WHAT TO DO - Copy out exactly the lines from the start of the data to the line containing "create_clock -name core_clock". Include both.

Collected data -
↓
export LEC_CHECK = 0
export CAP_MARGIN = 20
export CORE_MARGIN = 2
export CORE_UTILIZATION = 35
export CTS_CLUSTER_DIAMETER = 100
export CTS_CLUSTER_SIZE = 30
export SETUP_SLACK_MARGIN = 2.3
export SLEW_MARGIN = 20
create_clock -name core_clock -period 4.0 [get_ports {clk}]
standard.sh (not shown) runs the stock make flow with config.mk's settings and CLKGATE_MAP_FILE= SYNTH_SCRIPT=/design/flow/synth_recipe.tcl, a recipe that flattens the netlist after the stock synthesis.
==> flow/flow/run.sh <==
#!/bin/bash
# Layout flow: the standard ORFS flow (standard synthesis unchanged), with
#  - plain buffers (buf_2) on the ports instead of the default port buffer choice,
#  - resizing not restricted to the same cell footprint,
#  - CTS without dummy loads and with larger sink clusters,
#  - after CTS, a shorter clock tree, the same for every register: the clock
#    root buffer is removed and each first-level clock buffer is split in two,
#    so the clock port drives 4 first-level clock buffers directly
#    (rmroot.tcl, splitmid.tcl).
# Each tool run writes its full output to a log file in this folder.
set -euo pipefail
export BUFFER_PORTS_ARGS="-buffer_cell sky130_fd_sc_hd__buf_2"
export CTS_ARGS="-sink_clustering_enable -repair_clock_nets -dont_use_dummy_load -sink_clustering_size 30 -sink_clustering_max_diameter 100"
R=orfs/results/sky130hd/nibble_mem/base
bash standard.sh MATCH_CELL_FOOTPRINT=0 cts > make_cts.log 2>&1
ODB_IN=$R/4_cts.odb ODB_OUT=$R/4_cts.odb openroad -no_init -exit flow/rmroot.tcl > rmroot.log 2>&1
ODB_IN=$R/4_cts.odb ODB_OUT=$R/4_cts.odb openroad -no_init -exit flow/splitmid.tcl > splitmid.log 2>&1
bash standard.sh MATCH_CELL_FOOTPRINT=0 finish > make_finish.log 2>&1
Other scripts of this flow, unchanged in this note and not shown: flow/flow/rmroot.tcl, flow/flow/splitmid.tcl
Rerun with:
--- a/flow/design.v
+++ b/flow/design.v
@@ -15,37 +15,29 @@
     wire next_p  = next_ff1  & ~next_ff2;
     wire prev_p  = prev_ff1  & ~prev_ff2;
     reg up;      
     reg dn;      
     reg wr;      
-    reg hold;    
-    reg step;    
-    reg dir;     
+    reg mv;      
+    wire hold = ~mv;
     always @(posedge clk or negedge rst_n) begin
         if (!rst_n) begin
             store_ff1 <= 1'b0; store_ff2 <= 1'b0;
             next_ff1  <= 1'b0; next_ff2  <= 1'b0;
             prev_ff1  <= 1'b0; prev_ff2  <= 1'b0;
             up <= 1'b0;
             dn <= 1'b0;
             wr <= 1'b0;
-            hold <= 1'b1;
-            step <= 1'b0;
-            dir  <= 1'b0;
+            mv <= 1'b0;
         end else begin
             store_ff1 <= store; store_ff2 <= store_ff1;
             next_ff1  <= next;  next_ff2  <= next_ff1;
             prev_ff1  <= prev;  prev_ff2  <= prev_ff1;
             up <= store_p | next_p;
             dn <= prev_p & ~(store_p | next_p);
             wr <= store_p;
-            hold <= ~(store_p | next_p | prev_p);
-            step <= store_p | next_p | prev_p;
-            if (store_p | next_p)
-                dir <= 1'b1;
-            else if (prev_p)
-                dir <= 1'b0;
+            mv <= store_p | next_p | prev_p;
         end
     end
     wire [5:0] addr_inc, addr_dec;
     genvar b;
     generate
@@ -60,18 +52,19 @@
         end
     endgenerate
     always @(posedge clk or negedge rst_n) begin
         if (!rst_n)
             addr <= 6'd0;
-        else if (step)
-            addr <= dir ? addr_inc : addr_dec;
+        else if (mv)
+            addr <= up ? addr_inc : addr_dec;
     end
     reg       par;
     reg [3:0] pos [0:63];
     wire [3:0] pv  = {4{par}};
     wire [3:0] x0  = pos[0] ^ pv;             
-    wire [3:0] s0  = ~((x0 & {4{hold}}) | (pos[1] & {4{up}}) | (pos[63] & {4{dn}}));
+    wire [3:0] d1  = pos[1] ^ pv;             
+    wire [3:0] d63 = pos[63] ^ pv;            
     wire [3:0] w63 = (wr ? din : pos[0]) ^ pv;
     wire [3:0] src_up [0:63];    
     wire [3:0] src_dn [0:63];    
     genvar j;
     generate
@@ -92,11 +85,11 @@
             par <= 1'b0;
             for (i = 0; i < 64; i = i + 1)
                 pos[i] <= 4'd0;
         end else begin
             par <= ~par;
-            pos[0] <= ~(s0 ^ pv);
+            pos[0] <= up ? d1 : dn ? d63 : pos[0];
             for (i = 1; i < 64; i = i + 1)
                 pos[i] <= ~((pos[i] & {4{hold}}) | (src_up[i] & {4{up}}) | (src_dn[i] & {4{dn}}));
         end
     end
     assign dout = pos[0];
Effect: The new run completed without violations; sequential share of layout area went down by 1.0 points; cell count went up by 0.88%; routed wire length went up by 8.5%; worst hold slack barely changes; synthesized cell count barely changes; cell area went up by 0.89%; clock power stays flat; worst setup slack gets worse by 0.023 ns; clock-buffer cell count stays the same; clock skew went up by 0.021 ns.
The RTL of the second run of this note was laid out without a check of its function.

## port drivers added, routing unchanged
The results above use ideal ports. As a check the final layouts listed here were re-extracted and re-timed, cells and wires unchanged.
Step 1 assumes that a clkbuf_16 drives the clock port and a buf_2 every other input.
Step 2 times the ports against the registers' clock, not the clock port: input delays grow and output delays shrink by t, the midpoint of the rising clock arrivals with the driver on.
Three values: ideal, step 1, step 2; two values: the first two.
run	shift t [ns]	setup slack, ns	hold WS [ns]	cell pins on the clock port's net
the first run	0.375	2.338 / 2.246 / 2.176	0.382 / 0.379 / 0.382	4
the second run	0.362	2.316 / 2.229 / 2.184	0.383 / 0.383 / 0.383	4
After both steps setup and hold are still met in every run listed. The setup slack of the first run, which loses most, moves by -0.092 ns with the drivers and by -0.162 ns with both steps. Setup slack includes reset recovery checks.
↑
EXERCISE RESULT -
export LEC_CHECK = 0
export CAP_MARGIN = 20
export CORE_MARGIN = 2
export CORE_UTILIZATION = 35
export CTS_CLUSTER_DIAMETER = 100
export CTS_CLUSTER_SIZE = 30
export SETUP_SLACK_MARGIN = 2.3
export SLEW_MARGIN = 20
create_clock -name core_clock -period 4.0 [get_ports {clk}]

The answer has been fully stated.